一定期間(半年、1年など)における職員の職務遂行能力や技術レベル、資格取得などに基づいて評価する仕組みを整備します。

評価基準を明確にしたうえで自己評価を行い、理想の人物像に対して何を満たし何が足りなかったかを自覚できるような評価制度の整備が求められます。足りない部分を集中的に満たすような教育制度や意識を持つことで効率的に理想の人材像への育成を実施することができます。

ステップ⑤ キャリアパスと賃金制度をリンクさせる

評価に基づいた処遇を決定するために、キャリアパスと賃金制度を連動させます。

ステップアップが賃金と連動することは職員の生活設計そのものであり、逆算してステップアップさせない評価を行うようではキャリアパス制度自体が破綻してしまいます。本人の努力と事業の売り上げが連動するとは限りませんが、評価結果を捻じ曲げることは絶対にしてはいけません。基本給のアップに不安がある場合は、手当へや賞与への加算として結びつけるところからスタートしてみてはいかがでしょうか。

 

まとめ

キャリアパス制度は、事業所の「理想とする人材像」が明確であってこそ機能するものです。職員は事業所から明示される人材像に基づいて、自分の目標を意欲的に取り組むことが可能になるのです。

そのため事業所は経営理念や経営目標、行動指針などを明確にして、それを職員に明示していかなければなりません。また、職員側も事業所に示されたキャリアパスに基づいて、自分が進むべき目標やキャリアに向かって前向きに取り組んでいくことが求められます。

すべての職員が管理職を目指しているとは限りません。「専門職」や「スペシャリスト」といったキャリアパスを設定することで活躍の場が広がることもあるでしょう。事業所内の職種間における透明性も高まり風通しも良くなります。

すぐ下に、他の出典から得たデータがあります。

===== src/rtl/fpu_norm_round.sv =====
// Leading-zero normalise, round-to-nearest-even and overflow/underflow clamp.
module fpu_norm_round
  import fpu_pkg::*;
(
  input  logic              sign,
  input  logic signed [9:0] uexp,
  input  logic [SIG_W-1:0]  sig,
  output logic [31:0]       res
);
  localparam int G = SIG_W - FRAC_W - 2;
  localparam logic signed [11:0] EOFF = 12'(BIAS + 1);

  logic [5:0]             lz;
  logic [SIG_W-1:0]       norm;
  logic                   rnd;
  logic [FRAC_W+1:0]      mant_r;
  logic signed [11:0]     e_biased;

  always_comb begin
    lz = '0;
    for (int i = 0; i < SIG_W; i++)
      if (sig[i]) lz = 6'(SIG_W - 1 - i);
  end

  assign norm   = sig << lz;
  assign rnd    = norm[G] & (norm[G+1] | (|norm[G-1:0]));
  assign mant_r = {1'b0, 1'b1, norm[SIG_W-2 -: FRAC_W]} + (FRAC_W+2)'(rnd);
  // A rounding carry leaves the fraction all-zero and bumps the exponent.
  assign e_biased = {{2{uexp[9]}}, uexp} + EOFF - $signed({6'b0, lz})
                  + $signed({11'b0, mant_r[FRAC_W+1]});

  always_comb begin
    if (sig == '0)                res = {sign, 31'b0};
    else if (e_biased > 12'sd254) res = {sign, 8'hFF, 23'b0};
    else if (e_biased < 12'sd1)   res = {sign, 31'b0};
    else                          res = {sign, e_biased[7:0], mant_r[FRAC_W-1:0]};
  end
endmodule
### src/rtl/serial_cmd_frame_decoder.sv
// Pops bytes from the RX fifo and validates SOF SOF SPACE LEN PAYLOAD[LEN] [CSUM] EOF EOF,
// exposing the payload, an error code and the count of bytes consumed.
module serial_cmd_frame_decoder #(
  parameter int         MAX_PAYLOAD_BYTES = 8,
  parameter logic [7:0] SOF_BYTE          = 8'hFF,
  parameter logic [7:0] SPACE_BYTE        = 8'h00,
  parameter logic [7:0] EOF_BYTE          = 8'hEE,
  parameter bit         CHECKSUM_EN       = 1'b0,
  parameter int         TIMEOUT_CYCLES    = 1024
) (
  input  logic                           clk,
  input  logic                           rst,
  input  logic                           cmd_ready,
  input  logic                           cmd_processed_received,
  input  logic                           fifo_empty,
  input  logic [7:0]                     fifo_data,
  output logic                           fifo_pop,
  output logic                           busy,
  output logic                           cmd_processed,
  output logic                           cmd_decode_success,
  output logic [2:0]                     cmd_error_code,
  output logic [7:0]                     cmd_bytes_processed,
  output logic [7:0]                     cmd_payload_len,
  output logic [8*MAX_PAYLOAD_BYTES-1:0] cmd_payload
);
  localparam int            TW      = $clog2(TIMEOUT_CYCLES + 1);
  localparam logic [TW-1:0] TO_LAST = TW'(TIMEOUT_CYCLES - 1);
  localparam logic [7:0]    MAX_LEN = 8'(MAX_PAYLOAD_BYTES);
  localparam int            PW      = 8*MAX_PAYLOAD_BYTES;

  localparam logic [2:0] E_OK = 3'd0, E_SOF = 3'd1, E_SPACE = 3'd2, E_LEN = 3'd3,
                         E_CSUM = 3'd4, E_EOF = 3'd5, E_TIMEOUT = 3'd6;

  typedef enum logic [3:0] {
    S_IDLE, S_SOF1, S_SOF2, S_SPACE, S_LEN, S_PAYLOAD, S_CSUM, S_EOF1, S_EOF2, S_FLUSH, S_DONE
  } state_t;

  state_t        state_q, state_d;
  logic          cap_q, cap_d;
  logic          rdy_q;
  logic [TW-1:0] to_cnt_q, to_cnt_d;
  logic [7:0]    idx_q, idx_d;
  logic [7:0]    csum_q, csum_d;
  logic [7:0]    cnt_q, cnt_d;
  logic [7:0]    len_q, len_d;
  logic [PW-1:0] pay_q, pay_d;
  logic [2:0]    err_q, err_d;
  logic          succ_q, succ_d;
  logic          busy_q, busy_d;
  logic          proc_q, proc_d;

  logic       start, reading, fail, done;
  logic [2:0] fail_code;

  assign start    = cmd_ready && !rdy_q;
  assign reading  = (state_q != S_IDLE) && (state_q != S_DONE);
  // Each byte takes an ISSUE cycle (pop) and a CAPTURE cycle (sample), so pops never abut.
  assign fifo_pop = reading && !cap_q && !fifo_empty;

  always_comb begin
    state_d   = state_q;
    cap_d     = cap_q;
    to_cnt_d  = to_cnt_q;
    idx_d     = idx_q;
    csum_d    = csum_q;
    cnt_d     = cnt_q;
    len_d     = len_q;
    pay_d     = pay_q;
    err_d     = err_q;
    succ_d    = succ_q;
    busy_d    = busy_q;
    proc_d    = proc_q;
    fail      = 1'b0;
    fail_code = E_OK;
    done      = 1'b0;
    case (state_q)
      S_IDLE: begin
        if (start) begin
          busy_d   = 1'b1;
          pay_d    = '0;
          len_d    = '0;
          err_d    = E_OK;
          succ_d   = 1'b0;
          cnt_d    = '0;
          csum_d   = '0;
          to_cnt_d = '0;
          cap_d    = 1'b0;
          state_d  = S_SOF1;
        end
      end
      S_DONE: begin
        if (cmd_processed_received) begin
          proc_d  = 1'b0;
          state_d = S_IDLE;
        end
      end
      default: begin
        if (!cap_q) begin
          if (!fifo_empty) begin
            cap_d    = 1'b1;
            to_cnt_d = '0;
            if (cnt_q != 8'hFF) cnt_d = cnt_q + 8'd1;
          end else if (state_q == S_FLUSH) begin
            done = 1'b1;
          end else if (to_cnt_q == TO_LAST) begin
            err_d  = E_TIMEOUT;
            succ_d = 1'b0;
            done   = 1'b1;
          end else begin
            to_cnt_d = to_cnt_q + TW'(1);
          end
        end else begin
          cap_d = 1'b0;
          case (state_q)
            S_SOF1:  if (fifo_data != SOF_BYTE) begin fail = 1'b1; fail_code = E_SOF; end
                     else state_d = S_SOF2;
            S_SOF2:  if (fifo_data != SOF_BYTE) begin fail = 1'b1; fail_code = E_SOF; end
                     else state_d = S_SPACE;
            S_SPACE: if (fifo_data != SPACE_BYTE) begin fail = 1'b1; fail_code = E_SPACE; end
                     else state_d = S_LEN;
            S_LEN: begin
              if (fifo_data == 8'd0 || fifo_data > MAX_LEN) begin
                fail      = 1'b1;
                fail_code = E_LEN;
              end else begin
                len_d   = fifo_data;
                csum_d  = fifo_data;
                idx_d   = '0;
                state_d = S_PAYLOAD;
              end
            end
            S_PAYLOAD: begin
              for (int i = 0; i < MAX_PAYLOAD_BYTES; i++)
                if (idx_q == 8'(i)) pay_d[8*i +: 8] = fifo_data;
              csum_d = csum_q ^ fifo_data;
              idx_d  = idx_q + 8'd1;
              if (idx_q == len_q - 8'd1) state_d = CHECKSUM_EN ? S_CSUM : S_EOF1;
            end
            S_CSUM:  if (fifo_data != csum_q) begin fail = 1'b1; fail_code = E_CSUM; end
                     else state_d = S_EOF1;
            S_EOF1:  if (fifo_data != EOF_BYTE) begin fail = 1'b1; fail_code = E_EOF; end
                     else state_d = S_EOF2;
            S_EOF2: begin
              if (fifo_data != EOF_BYTE) begin
                fail      = 1'b1;
                fail_code = E_EOF;
              end else begin
                succ_d = 1'b1;
                err_d  = E_OK;
                done   = 1'b1;
              end
            end
            default: ;
          endcase
        end
      end
    endcase
    // A bad frame drains the rest of itself before reporting.
    if (fail) begin
      err_d   = fail_code;
      succ_d  = 1'b0;
      state_d = S_FLUSH;
    end
    if (done) begin
      busy_d  = 1'b0;
      proc_d  = 1'b1;
      state_d = S_DONE;
    end
  end

  always_ff @(posedge clk or posedge rst) begin
    if (rst) begin
      state_q  <= S_IDLE;
      cap_q    <= 1'b0;
      rdy_q    <= 1'b0;
      to_cnt_q <= '0;
      idx_q    <= '0;
      csum_q   <= '0;
      cnt_q    <= '0;
      len_q    <= '0;
      pay_q    <= '0;
      err_q    <= E_OK;
      succ_q   <= 1'b0;
      busy_q   <= 1'b0;
      proc_q   <= 1'b0;
    end else begin
      state_q  <= state_d;
      cap_q    <= cap_d;
      rdy_q    <= cmd_ready;
      to_cnt_q <= to_cnt_d;
      idx_q    <= idx_d;
      csum_q   <= csum_d;
      cnt_q    <= cnt_d;
      len_q    <= len_d;
      pay_q    <= pay_d;
      err_q    <= err_d;
      succ_q   <= succ_d;
      busy_q   <= busy_d;
      proc_q   <= proc_d;
    end
  end

  assign busy                = busy_q;
  assign cmd_processed       = proc_q;
  assign cmd_decode_success  = succ_q;
  assign cmd_error_code      = err_q;
  assign cmd_bytes_processed = cnt_q;
  assign cmd_payload_len     = len_q;
  assign cmd_payload         = pay_q;

endmodule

キャリアパスとは事業所と職員にとって「win-win」の制度であることが重要なのです。そのためには、キャリアパスを公正で公平な人事評価に基づいて実施していくことがポイントとなります。

ただし、キャリアパス制度の構築には人材コンサルタントなどの力を借りても1ヶ月以上かかることも珍しくなく、構築自体が大きな壁になっていることは間違いありません。しかし、この壁を越えて人材マネジメントを実施(キャリアパス制度と評価制度が整備された環境の準備)することで、「人材」への多くの問題が解決し、経営理念の成就に向けた理想とする事業運営が可能となります。

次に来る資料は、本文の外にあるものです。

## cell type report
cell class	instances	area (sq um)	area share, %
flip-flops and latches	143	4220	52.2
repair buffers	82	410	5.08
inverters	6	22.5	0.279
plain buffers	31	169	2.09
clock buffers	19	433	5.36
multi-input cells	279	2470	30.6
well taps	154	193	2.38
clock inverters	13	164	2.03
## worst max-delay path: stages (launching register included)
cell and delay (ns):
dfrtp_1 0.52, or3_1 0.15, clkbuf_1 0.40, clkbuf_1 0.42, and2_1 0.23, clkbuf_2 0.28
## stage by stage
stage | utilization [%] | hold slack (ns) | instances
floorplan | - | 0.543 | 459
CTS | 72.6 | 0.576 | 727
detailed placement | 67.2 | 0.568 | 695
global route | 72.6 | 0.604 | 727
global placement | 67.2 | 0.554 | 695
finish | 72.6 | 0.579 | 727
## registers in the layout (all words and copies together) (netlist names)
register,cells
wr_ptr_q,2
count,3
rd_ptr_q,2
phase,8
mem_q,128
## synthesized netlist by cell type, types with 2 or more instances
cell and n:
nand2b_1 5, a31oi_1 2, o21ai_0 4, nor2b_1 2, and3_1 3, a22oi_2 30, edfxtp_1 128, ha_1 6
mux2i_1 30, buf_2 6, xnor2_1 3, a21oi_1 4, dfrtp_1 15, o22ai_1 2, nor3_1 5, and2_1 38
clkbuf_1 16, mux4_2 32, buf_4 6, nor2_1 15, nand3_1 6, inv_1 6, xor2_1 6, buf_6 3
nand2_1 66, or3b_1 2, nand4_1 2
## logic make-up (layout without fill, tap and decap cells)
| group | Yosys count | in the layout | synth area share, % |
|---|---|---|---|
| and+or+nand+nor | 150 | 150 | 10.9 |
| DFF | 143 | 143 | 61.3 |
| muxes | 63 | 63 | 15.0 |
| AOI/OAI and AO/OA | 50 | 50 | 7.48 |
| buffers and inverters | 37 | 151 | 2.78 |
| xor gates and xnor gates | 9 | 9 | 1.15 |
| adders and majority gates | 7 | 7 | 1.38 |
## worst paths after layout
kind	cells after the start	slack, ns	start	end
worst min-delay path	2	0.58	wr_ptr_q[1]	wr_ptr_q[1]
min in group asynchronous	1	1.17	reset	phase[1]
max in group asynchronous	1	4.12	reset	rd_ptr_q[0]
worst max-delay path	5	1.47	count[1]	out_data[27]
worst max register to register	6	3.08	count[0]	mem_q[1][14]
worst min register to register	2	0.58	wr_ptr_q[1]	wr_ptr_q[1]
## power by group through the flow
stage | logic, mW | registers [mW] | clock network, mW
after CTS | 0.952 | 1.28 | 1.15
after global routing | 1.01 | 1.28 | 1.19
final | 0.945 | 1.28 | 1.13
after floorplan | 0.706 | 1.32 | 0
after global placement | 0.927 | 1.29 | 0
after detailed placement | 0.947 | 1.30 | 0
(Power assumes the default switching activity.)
==> config.mk <==
export PLATFORM = sky130hd
export DESIGN_NAME = spi_motor_regbank
export DESIGN_NICKNAME = d
export VERILOG_FILES = /design/src/rtl/spi_motor_regbank.sv
export SDC_FILE = /design/constraint.sdc
export NUM_CORES = 1
export LEC_CHECK = 0
export ABC_AREA = 0
export BUFFER_PORTS_ARGS = -buffer_cell sky130_fd_sc_hd__clkbuf_2
export CAP_MARGIN = 0
export CORE_ASPECT_RATIO = 0.8
export CORE_MARGIN = 2
export CORE_UTILIZATION = 45
export DETAILED_ROUTE_END_ITERATION = 6
export PLACE_DENSITY = 0.73
export RECOVER_POWER = 50
export SLEW_MARGIN = 20
export SYNTH_ARGS = -nofsm -noshare
export SYNTH_HDL_FRONTEND = slang
export SYNTH_SLANG_ARGS = --single-unit
==> constraint.sdc <==
create_clock -name clk -period 2.6 [get_ports clk]
set_input_delay 0 -clock clk [delete_from_list [all_inputs] [get_ports clk]]
set_output_delay 0 -clock clk [all_outputs]
set_load 0.005 [all_outputs]
### config.mk
export PLATFORM = sky130hd
export DESIGN_NAME = costas_loop_filter_flat
export DESIGN_NICKNAME = d
export VERILOG_FILES = /design/src/rtl/costas_pkg.sv /design/src/rtl/costas_loop_filter_if.sv /design/src/rtl/costas_lock_detect.sv /design/src/rtl/costas_loop_filter.sv /design/src/flat_wrapper.sv
export SDC_FILE = /design/constraint.sdc
export NUM_CORES = 1
export LEC_CHECK = 0
export BUFFER_PORTS_ARGS = -buffer_cell sky130_fd_sc_hd__clkbuf_2
export CORE_AREA = 4 4 122 124
export CTS_BUF_LIST = sky130_fd_sc_hd__clkbuf_8
export DETAILED_ROUTE_END_ITERATION = 7
export DIE_AREA = 0 0 126 128
export SLEW_MARGIN = 20
export SYNTH_ARGS = -nofsm -noshare
export SYNTH_HDL_FRONTEND = slang
export SYNTH_HIERARCHICAL = 1
export SYNTH_SLANG_ARGS = --single-unit
### constraint.sdc
create_clock -name sys_clk -period 4.4 [get_ports sys_clk]
set_input_delay 0 -clock sys_clk [delete_from_list [all_inputs] [get_ports sys_clk]]
set_output_delay 0 -clock sys_clk [all_outputs]
set_load 0.01 [all_outputs]
### src/rtl/costas_pkg.sv
// rtl/costas_pkg.sv - shared types, widths and saturation helper for the Costas loop filter
//
// Contents:
//   ACC_W              default integrator / correction width
//   FCW_CENTER         default nominal carrier frequency word (fc/fs * 2^32)
//   lock_state_t       carrier lock FSM states
//   sat_clamp()        clamps a signed ACC_W+1 bit sum to +/-lim, returning ACC_W bits

package costas_pkg;

  localparam int ACC_W = 32;
  localparam logic [ACC_W-1:0] FCW_CENTER = 32'h4000_0000;

  typedef enum logic {
    UNLOCKED = 1'b0,
    LOCKED   = 1'b1
  } lock_state_t;

  // The sum carries one guard bit, so comparing against the limit is exact
  // even when both addends sit at the extremes of ACC_W.
  function automatic logic signed [ACC_W-1:0] sat_clamp(
    input logic signed [ACC_W:0]   x,
    input logic        [ACC_W-1:0] lim
  );
    logic signed [ACC_W:0] hi;
    logic signed [ACC_W:0] lo;
    hi = $signed({1'b0, lim});
    lo = -hi;
    if (x > hi) begin
      sat_clamp = hi[ACC_W-1:0];
    end else if (x < lo) begin
      sat_clamp = lo[ACC_W-1:0];
    end else begin
      sat_clamp = x[ACC_W-1:0];
    end
  endfunction

endpackage
===== config.mk =====
export PLATFORM = sky130hd
export DESIGN_NAME = alu_operand_sequencer_flat
export DESIGN_NICKNAME = d
export VERILOG_FILES = /design/src/rtl/alu_seq_pkg.sv /design/src/rtl/alu_operand_sequencer_if.sv /design/src/rtl/alu_operand_sequencer_prog_buffer.sv /design/src/rtl/alu_operand_sequencer.sv /design/src/flat_wrapper.sv
export SDC_FILE = /design/constraint.sdc
export NUM_CORES = 1
export LEC_CHECK = 0
export ABC_AREA = 1
export CAP_MARGIN = 20
export CORE_MARGIN = 3
export CORE_UTILIZATION = 30
export CTS_CLUSTER_SIZE = 10
export DETAILED_ROUTE_END_ITERATION = 10
export HOLD_SLACK_MARGIN = 0.02
export PLACE_DENSITY = 0.44
export SYNTH_ARGS = -nofsm -noshare
export SYNTH_HDL_FRONTEND = slang
export SYNTH_SLANG_ARGS = --single-unit

===== constraint.sdc =====
create_clock -name clk -period 3.4 [get_ports clk]
set_input_delay 0.68 -clock clk [delete_from_list [all_inputs] [get_ports clk]]
set_output_delay 0.68 -clock clk [all_outputs]
set_load 0.05 [all_outputs]
==> src/rtl/bcd_countdown_timer.sv <==
// BCD countdown timer (SS.hh) driven by hundredth-of-second ticks; gates the tick generator via device_running.
// Optional macro AUTO_RELOAD_EN: reload from preset on reaching 00.00 instead of expiring.
module bcd_countdown_timer #(
    parameter int LOW_WARN_SEC = 5
) (
    input  logic       CLK,
    input  logic       RESET,
    input  logic       tick,
    input  logic       load,
    input  logic       start_stop,
    input  logic [3:0] preset_sec_tens,
    input  logic [3:0] preset_sec_ones,
    output logic [3:0] sec_tens,
    output logic [3:0] sec_ones,
    output logic [3:0] hund_tens,
    output logic [3:0] hund_ones,
    output logic       device_running,
    output logic       done,
    output logic       warn,
    output logic [1:0] state_dbg
);

    typedef enum logic [1:0] {
        S_IDLE    = 2'd0,
        S_RUNNING = 2'd1,
        S_PAUSED  = 2'd2,
        S_EXPIRED = 2'd3
    } state_t;

    localparam logic [7:0] WARN_LIM = 8'(LOW_WARN_SEC);

    state_t      state;
    logic [15:0] count;
    logic [15:0] dec_count;
    logic [15:0] preset_count;
    logic [3:0]  sat_tens;
    logic [3:0]  sat_ones;
    logic        count_nz;
    logic        at_one;
    logic [6:0]  secs;

    assign sat_tens     = (preset_sec_tens > 4'd9) ? 4'd9 : preset_sec_tens;
    assign sat_ones     = (preset_sec_ones > 4'd9) ? 4'd9 : preset_sec_ones;
    assign preset_count = {sat_tens, sat_ones, 8'h00};
    assign count_nz     = (count != 16'h0000);
    assign at_one       = (count == 16'h0001);

    // Digit-wise borrow chain; the top digit clamps at 0 so the count cannot underflow.
    always_comb begin
        dec_count = count;
        if (count[3:0] != 4'd0) begin
            dec_count[3:0] = count[3:0] - 4'd1;
        end else begin
            dec_count[3:0] = 4'd9;
            if (count[7:4] != 4'd0) begin
                dec_count[7:4] = count[7:4] - 4'd1;
            end else begin
                dec_count[7:4] = 4'd9;
                if (count[11:8] != 4'd0) begin
                    dec_count[11:8] = count[11:8] - 4'd1;
                end else begin
                    dec_count[11:8] = 4'd9;
                    if (count[15:12] != 4'd0)
                        dec_count[15:12] = count[15:12] - 4'd1;
                    else
                        dec_count = 16'h0000;
                end
            end
        end
    end

`ifdef AUTO_RELOAD_EN
    logic done_pulse;
`endif

    always_ff @(posedge CLK or negedge RESET) begin
        if (!RESET) begin
            state <= S_IDLE;
            count <= 16'h0000;
`ifdef AUTO_RELOAD_EN
            done_pulse <= 1'b0;
`endif
        end else begin
`ifdef AUTO_RELOAD_EN
            done_pulse <= 1'b0;
`endif
            case (state)
                S_RUNNING: begin
                    if (tick) begin
                        // Expiry takes priority over a simultaneous start_stop.
                        if (at_one) begin
`ifdef AUTO_RELOAD_EN
                            if (preset_count != 16'h0000) begin
                                count      <= preset_count;
                                done_pulse <= 1'b1;
                            end else begin
                                count <= 16'h0000;
                                state <= S_EXPIRED;
                            end
`else
                            count <= 16'h0000;
                            state <= S_EXPIRED;
`endif
                        end else begin
                            count <= dec_count;
                            if (start_stop)
                                state <= S_PAUSED;
                        end
                    end else if (start_stop) begin
                        state <= S_PAUSED;
                    end
                end
                default: begin
                    if (load) begin
                        count <= preset_count;
                        state <= S_IDLE;
                    end else if (start_stop) begin
                        if (state == S_PAUSED)
                            state <= S_RUNNING;
                        else if (state == S_IDLE && count_nz)
                            state <= S_RUNNING;
                    end
                end
            endcase
        end
    end

    assign sec_tens  = count[15:12];
    assign sec_ones  = count[11:8];
    assign hund_tens = count[7:4];
    assign hund_ones = count[3:0];
    assign state_dbg = state;

    assign device_running = (state == S_RUNNING);
`ifdef AUTO_RELOAD_EN
    assign done = (state == S_EXPIRED) || done_pulse;
`else
    assign done = (state == S_EXPIRED);
`endif

    assign secs = 7'(sec_tens) * 7'd10 + 7'(sec_ones);
    assign warn = ((state == S_RUNNING) || (state == S_PAUSED)) && count_nz
                  && ({1'b0, secs} < WARN_LIM);

endmodule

この多くのメリットが期待できるキャリアパス制度を「大変そうだから」「難しそうだから」と投げ出さずに、構築から運用まで真剣に向き合ってみてはいかがでしょうか。

人材コンサルタントや運用支援システムなどを上手に利用しながら、理想の人材への育成と定着、そして経営理念の成就のためにキャリアパス制度を大いに活用してください。